In The Anatomy of Fascism, Paxton proffered this exhaustive definition: “a form of political behavior marked by obsessive preoccupation with community decline, humiliation, or victimhood and by compensatory cults of unity, energy, and purity, in which a mass-based party of committed nationalist militants, working in uneasy but effective collaboration with traditional elites, abandons democratic liberties and pursues with redemptive violence and without ethical or legal restraints goals of internal cleansing and external expansion.”
Without question, Trump has surrounded himself with white nationalists and fashioned a political career from white victimhood. He has supported violence—state-sponsored and otherwise—against antagonistic protesters. He has promulgated dangerous conspiracy theories. He has eroded the rule of law to benefit friends and punish adversaries. He has attacked voting rights. He has inspired German neo-Nazis. He has clung to power through alliances with complicit conservative elites.
But he has not (yet) pursued internal cleansing or external expansion (unless you count his obsession with Greenland). And the only goal his brutality has furthered is self-aggrandizement.
So, strictly speaking, Donald Trump is not a fascist, at least not by these terms.

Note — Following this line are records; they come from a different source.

<file path="src/rtl/mux16_arb_pkg.sv">
// Shared constants, state encoding and helpers for the 16-channel mux arbiter.
package mux16_arb_pkg;

  localparam int NCH  = 16;
  localparam int IDXW = 4;

  typedef enum logic [0:0] {
    ST_IDLE  = 1'b0,
    ST_GRANT = 1'b1
  } state_t;

  // One-hot encoding of a channel index.
  function automatic logic [NCH-1:0] onehot(input logic [IDXW-1:0] idx);
    onehot = {{(NCH-1){1'b0}}, 1'b1} << idx;
  endfunction

endpackage

</file>
<file path="src/rtl/mux16_arb_rr_pick16.sv">
// Combinational round-robin search: first requester at or after last+1, with wrap.
module rr_pick16
  import mux16_arb_pkg::*;
(
  input  logic [NCH-1:0]  req,
  input  logic [IDXW-1:0] last,
  output logic            any,
  output logic [IDXW-1:0] idx
);

  logic [IDXW-1:0] w_cand;

  // Scan the 16 candidates in priority order; the first hit wins.
  always_comb begin
    any    = 1'b0;
    idx    = 4'h0;
    w_cand = 4'h0;
    for (int k = 1; k <= NCH; k++) begin
      w_cand = last + k[IDXW-1:0];
      idx    = (!any && req[w_cand]) ? w_cand : idx;
      any    = any | req[w_cand];
    end
  end

endmodule

</file>
<file path="src/rtl/mux16_arb.sv">
// 16:1 mux arbiter: round-robin owner selection, bounded hold time,
// registered select / one-hot grant, one idle bubble between grants.
module mux16_arb
  import mux16_arb_pkg::*;
#(
  parameter int HOLD_MAX = 8  // legal 2..255
) (
  input  logic            clk,
  input  logic            rst,
  input  logic [NCH-1:0]  req,
  input  logic            done,
  output logic [IDXW-1:0] sel,
  output logic [NCH-1:0]  gnt,
  output logic            gnt_valid
);

  localparam logic [7:0] CNT_LAST = 8'(HOLD_MAX - 1);

  state_t          r_state;
  logic [IDXW-1:0] r_last;
  logic [7:0]      r_cnt;
  logic [IDXW-1:0] r_sel;
  logic [NCH-1:0]  r_gnt;
  logic            r_gnt_valid;

  logic            w_any;
  logic [IDXW-1:0] w_idx;
  logic            w_release;

  rr_pick16 u_pick (
    .req  (req),
    .last (r_last),
    .any  (w_any),
    .idx  (w_idx)
  );

  // r_sel always equals the owner while in GRANT, so it indexes the owner's request.
  assign w_release = done | ~req[r_sel] | (r_cnt == CNT_LAST);

  // Arbiter state, pointer, hold counter and registered mux outputs.
  always_ff @(posedge clk or posedge rst) begin
    if (rst) begin
      r_state     <= ST_IDLE;
      r_last      <= 4'hF;
      r_cnt       <= 8'd0;
      r_sel       <= 4'h0;
      r_gnt       <= 16'h0000;
      r_gnt_valid <= 1'b0;
    end else begin
      case (r_state)
        ST_IDLE: begin
          if (w_any) begin
            r_state     <= ST_GRANT;
            r_sel       <= w_idx;
            r_gnt       <= onehot(w_idx);
            r_gnt_valid <= 1'b1;
            r_cnt       <= 8'd0;
          end else begin
            // sel is deliberately left alone so the mux path does not move
            r_gnt       <= 16'h0000;
            r_gnt_valid <= 1'b0;
          end
        end
        ST_GRANT: begin
          if (w_release) begin
            r_state     <= ST_IDLE;
            r_last      <= r_sel;
            r_gnt       <= 16'h0000;
            r_gnt_valid <= 1'b0;
            r_cnt       <= 8'd0;
          end else if (r_cnt != CNT_LAST) begin
            r_cnt <= r_cnt + 8'd1;
          end else begin
            r_cnt <= r_cnt;
          end
        end
        default: begin
          r_state     <= ST_IDLE;
          r_gnt       <= 16'h0000;
          r_gnt_valid <= 1'b0;
          r_cnt       <= 8'd0;
        end
      endcase
    end
  end

  assign sel       = r_sel;
  assign gnt       = r_gnt;
  assign gnt_valid = r_gnt_valid;

endmodule

</file>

However, as Paxton pointed out, if you look to the feelings that underlie fascism—the sense of grievance, the pull of authoritarianism, the distrust of democracy, the scapegoating—you can spot it within every democracy, always seeking a toehold. “We know from tracing its path that fascism does not require a march on some capital to take root,” he warned. “Seemingly anodyne decisions to tolerate lawless treatment of national enemies is enough.”
Let’s consider some not-even-anodyne things we’ve come to tolerate as, if not normal, then unavoidable aspects of the Trumpian landscape.
Right now, we have desperate Senate Republicans and a corrupted Department of Justice cooking up October surprises—the former using documents laundered by a Russian agent to discredit Trump’s impeachment, the latter under pressure from the attorney general to discredit the Mueller probe. We have right-wing judges suppressing voting rights in Florida and Wisconsin* with decisions that can be described, at best, as specious. We have an administration using the pretense of a pandemic to expel nearly 9,000 unaccompanied migrant children. We have armed crackpots setting up checkpoints in Oregon because they think antifa is lighting forest fires. We have the top communications official at the Department of Health and Human Services—the same one who tried to alter Centers for Disease Control and Prevention reports to suit Trump’s everything-is-fine COVID messaging—publicly alleging that CDC scientists “do not want America to get well, not until after Joe Biden is president,” and that left-wing “hit squads [are] being trained all over the country” for a post-election insurrection, so Trump supporters should load up on guns. And we have a president who, despite consistently lagging in the polls, has told his followers that if he loses, the “election is rigged.”
Seventy-five years after Mussolini met a firing squad and Hitler committed suicide, perhaps distinguishing between fascism and postfascism and fascism-adjacent authoritarianism is a pedantic exercise. After all, it’s unlikely the next threat to liberal democracy will look exactly like the last. But the emotional core on which fascism was built never vanished. And for the first time in modern American history, it has found a home in a mainstream political party.
*After I published this, a Republican Wisconsin Supreme Court justice sided with the Democrats to stop the court from sabotaging the vote-by-mail process.